Tutorial at ICML 2008, Helsinki, Finland
Rob Fergus, Dept. of Computer Science, Courant Institute of Mathematical Sciences, New York University.
The tutorial will address the problem of recognizing visual object classes in images, currently the focus of
much interest in Computer Vision. As recent innovations in the area draw heavily on machine learning concepts, the
tutorial will attempt to highlight the growing intersection between the two areas. The material will be divided five
sections, covering (i) bag of words models; (ii) parts and structure models; (iii) discriminative methods; (iv)

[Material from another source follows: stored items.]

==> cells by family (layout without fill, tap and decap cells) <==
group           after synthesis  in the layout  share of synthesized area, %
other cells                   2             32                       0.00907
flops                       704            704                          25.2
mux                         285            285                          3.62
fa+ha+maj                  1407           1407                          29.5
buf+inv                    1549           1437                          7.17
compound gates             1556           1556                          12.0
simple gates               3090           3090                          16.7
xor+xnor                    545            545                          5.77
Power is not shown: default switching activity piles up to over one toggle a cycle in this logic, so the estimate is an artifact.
===== config.mk =====
export PLATFORM = sky130hd
export DESIGN_NAME = sfg_isqrt
export DESIGN_NICKNAME = d
export VERILOG_FILES = /design/src/sfg_pkg.sv /design/src/sfg_isqrt.sv
export SDC_FILE = /design/constraint.sdc
export NUM_CORES = 2
export LEC_CHECK = 0
export ABC_AREA = 0
export BUFFER_PORTS_ARGS = -buffer_cell sky130_fd_sc_hd__buf_2
export CAP_MARGIN = 20
export CELL_PAD_IN_SITES_DETAIL_PLACEMENT = 1
export CELL_PAD_IN_SITES_GLOBAL_PLACEMENT = 1
export CORE_MARGIN = 2
export CORE_UTILIZATION = 40
export CTS_CLUSTER_DIAMETER = 80
export DETAILED_ROUTE_END_ITERATION = 10
export PLACE_DENSITY_LB_ADDON = 0.12
export SYNTH_ARGS = -nofsm -noshare
export SYNTH_HDL_FRONTEND = slang
export SYNTH_MEMORY_MAX_BITS = 65536
export SYNTH_SLANG_ARGS = --single-unit

===== constraint.sdc =====
create_clock -name clk -period 8.8 [get_ports clk]
set_input_delay 0.44 -clock clk [delete_from_list [all_inputs] [get_ports clk]]
set_output_delay 0.44 -clock clk [all_outputs]
set_load 0.02 [all_outputs]

===== src/sfg_pkg.sv =====
`timescale 1ns / 1ps
// ----------------------------------------------------------------------------
// sfg_pkg
// Shared types and constants of the spring force generator.
// ----------------------------------------------------------------------------
package sfg_pkg;

  localparam int unsigned MAG_W    = 32;  // |pos - anchor| fits in 32 bits
  localparam int unsigned SUM_W    = 66;  // sum of three squares
  localparam int unsigned ROOT_W   = SUM_W / 2;
  localparam int unsigned QUO_W    = 17;  // unit vector magnitude, at most 1.0
  localparam int unsigned CFG_IDX_W = 8;

  typedef logic [CFG_IDX_W-1:0] cfg_idx_t;

  localparam cfg_idx_t CFG_SPRING_CONSTANT = cfg_idx_t'(0);
  localparam cfg_idx_t CFG_REST_LENGTH     = cfg_idx_t'(1);

  typedef struct packed {
    logic signed [31:0] pos_x;
    logic signed [31:0] pos_y;
    logic signed [31:0] pos_z;
    logic signed [31:0] anchor_x;
    logic signed [31:0] anchor_y;
    logic signed [31:0] anchor_z;
  } in_word_t;

  typedef struct packed {
    logic signed [31:0] force_x;
    logic signed [31:0] force_y;
    logic signed [31:0] force_z;
  } out_word_t;

endpackage


===== src/sfg_isqrt.sv =====
`timescale 1ns / 1ps
// ----------------------------------------------------------------------------
// sfg_isqrt
// Pipelined integer square root, one result bit per stage.
// ----------------------------------------------------------------------------
module sfg_isqrt
  import sfg_pkg::*;
(
  input  logic              clk,
  input  logic              en,
  input  logic [SUM_W-1:0]  rad,
  output logic [ROOT_W-1:0] root
);

  localparam int unsigned STAGES = ROOT_W;
  localparam int unsigned REM_W  = ROOT_W + 2;

  logic [SUM_W-1:0]  rad_r  [1:STAGES];
  logic [REM_W-1:0]  rem_r  [1:STAGES];
  logic [ROOT_W-1:0] root_r [1:STAGES];
  logic [SUM_W-1:0]  rad_nxt  [1:STAGES];
  logic [REM_W-1:0]  rem_nxt  [1:STAGES];
  logic [ROOT_W-1:0] root_nxt [1:STAGES];

  always_comb begin
    logic [SUM_W-1:0]  rad_p;
    logic [REM_W-1:0]  rem_p;
    logic [ROOT_W-1:0] root_p;
    logic [1:0]        pair;
    logic [REM_W+1:0]  cand;
    logic [REM_W+1:0]  trial;
    for (int j = 1; j <= STAGES; j++) begin
      if (j == 1) begin
        rad_p  = rad;
        rem_p  = '0;
        root_p = '0;
      end else begin
        rad_p  = rad_r[j-1];
        rem_p  = rem_r[j-1];
        root_p = root_r[j-1];
      end
      pair  = 2'(rad_p >> (2 * (STAGES - j)));
      cand  = {rem_p, pair};
      trial = (REM_W+2)'({root_p, 2'b01});
      rad_nxt[j] = rad_p;
      if (cand >= trial) begin
        rem_nxt[j]  = REM_W'(cand - trial);
        root_nxt[j] = {root_p[ROOT_W-2:0], 1'b1};
      end else begin
        rem_nxt[j]  = REM_W'(cand);
        root_nxt[j] = {root_p[ROOT_W-2:0], 1'b0};
      end
    end
  end

  always_ff @(posedge clk) begin
    if (en) begin
      for (int j = 1; j <= STAGES; j++) begin
        rad_r[j]  <= rad_nxt[j];
        rem_r[j]  <= rem_nxt[j];
        root_r[j] <= root_nxt[j];
      end
    end
  end

  assign root = root_r[STAGES];

endmodule


==> flow_metrics.env <==
export IMPL_cp_max_fo=38
export IMPL_dp_hpwl_mm=206
export IMPL_drive_above_1_share_pct=7.56
export IMPL_worst_pin_slew_ns=1.18
export IMPL_grt_pass1_vias=78484
export IMPL_layout_commonest_cell="edfxtp_1"
export IMPL_cts_path_max_buffers=4
export IMPL_grt_total_usage_pct=18.0
export IMPL_nets=10629
export IMPL_max_slew_margin_rel_pct=21.3
export IMPL_period_needed_ns=4.78
export IMPL_synth_edf_count=2684
export IMPL_drt_total_wl_mm=287
export IMPL_wl_per_cell_um=20.0
export IMPL_finalMaxSlewViolations=0
export IMPL_fin_worst_skew_ns=0.0642
export IMPL_postRouteAntennaNets=0
export IMPL_yosysSeqAreaShare_pct=64.7
export IMPL_io_pins=101
export IMPL_rows=204
export IMPL_syn_num_nets=10288
export IMPL_async_flop_share_pct=0
export IMPL_power_density_nw_per_um2=265
export IMPL_cts_root_buf="clkbuf_16"
export IMPL_overflow=0
export IMPL_netlist_area_um2=125000
export IMPL_dieHeight_um=562
export IMPL_clk_pin_slew_worst_paths_ns=0.06
export IMPL_post_route_period_util_pct=54.3
export IMPL_netlist_instances=9624
export IMPL_ys_warn_count=0
export IMPL_crit_arrival_ns=5.39
export IMPL_rsz0062_at_grt="false"
export IMPL_avgSynthCellArea_um2=12.9
export IMPL_startpoint_type="flip-flop"
export IMPL_required_ns=9.42
export IMPL_numCtsBuffers=305
export IMPL_gp_congestion=0.856
export IMPL_synth_ff_type="edfxtp_1"
export IMPL_fillerInstances=31647
export IMPL_drtPass1Iterations=7
export IMPL_area_growth_pct=13.0
export IMPL_hp_class="primary input to flip-flop"
export IMPL_fin_tns_setup_ns=0
export IMPL_htreeDepth=5
export IMPL_status="finished clean"
export IMPL_cts_sinks=2684
export IMPL_grt_pass1_wl_mm=453
export IMPL_start_util_pct=40.3
export IMPL_setup_viol=0
export IMPL_die_area_um2=316000
export IMPL_hold_violations=0
export IMPL_cts_tree="built"
export IMPL_vias_per_cell=5.24
export IMPL_placed_cell_area_um2=130000
export IMPL_max_freq_mhz=209
export IMPL_layout_common_cells="edfxtp_1, inv_1, nand2_1"
export IMPL_ys_types=90
export IMPL_drt_iter0_markers=4507
export IMPL_antenna_found_initial=6
export IMPL_cp_end_kind="flip-flop"
export IMPL_core_area_um2=309000
export IMPL_critPathKind="flip-flop to flip-flop"
export IMPL_p_leak_nw=53.4
export IMPL_ys_seq_elements=2684
export IMPL_max_cap_violations=0
export IMPL_drc=0
export IMPL_numPortBuffers=100
export IMPL_ir_drop_mv=0.179
export IMPL_insertion_delay_ns=0.92
export IMPL_via_count=75068
export IMPL_finalInstanceArea_um2=141000
export IMPL_die_width_um=562
export IMPL_grt_max_degree=181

objects and scenes (v) retrieval schemes for large datasets. The emphasis will be on the
important general concepts rather than in depth coverage of contemporary papers. The tutorial is a revised version of
the prize-winning short course given at ICCV 2005 and CVPR 2007 in conjunction with Fei-Fei Li (Princeton) and Antonio
Torralba (MIT) (Link).
Outline of content
Suitable audience
The tutorial is suitable for anyone interested in Object Recognition
as a problem in of itself, or as a target application for machine learning
tools. The material is suitable for 1st or 2nd year
graduate students and beyond.
Course Materials
Final version of course slides:
1. Introduction
2. Bag of Words models
3. Bag
of Words models with spatial information
4. Parts and Structure
5. Classifier-based methods
6. Combined segmentation and recognition
7. Recognition for retrieval
8. Datasets and Conclusions
Link
to previous incarnation of tutorial, given at CVPR 2007 and ICCV
2005.
Presenter's Background
Rob Fergus is currently an assistant professor of computer science at
the Courant Institute at New York University, USA. He received an MSc
from Caltech (with Prof. Pietro Perona), a PhD from Oxford (with
Prof. Andrew Zisserman). Before coming to NYU, he spent two years as a
post-doc in the Computer Science and Artificial Intelligence Lab
(CSAIL) at MIT, working with Prof. William Freeman. He won the prize
for the best paper at CVPR 2003 and the award for best computer
science thesis in the UK in 2005.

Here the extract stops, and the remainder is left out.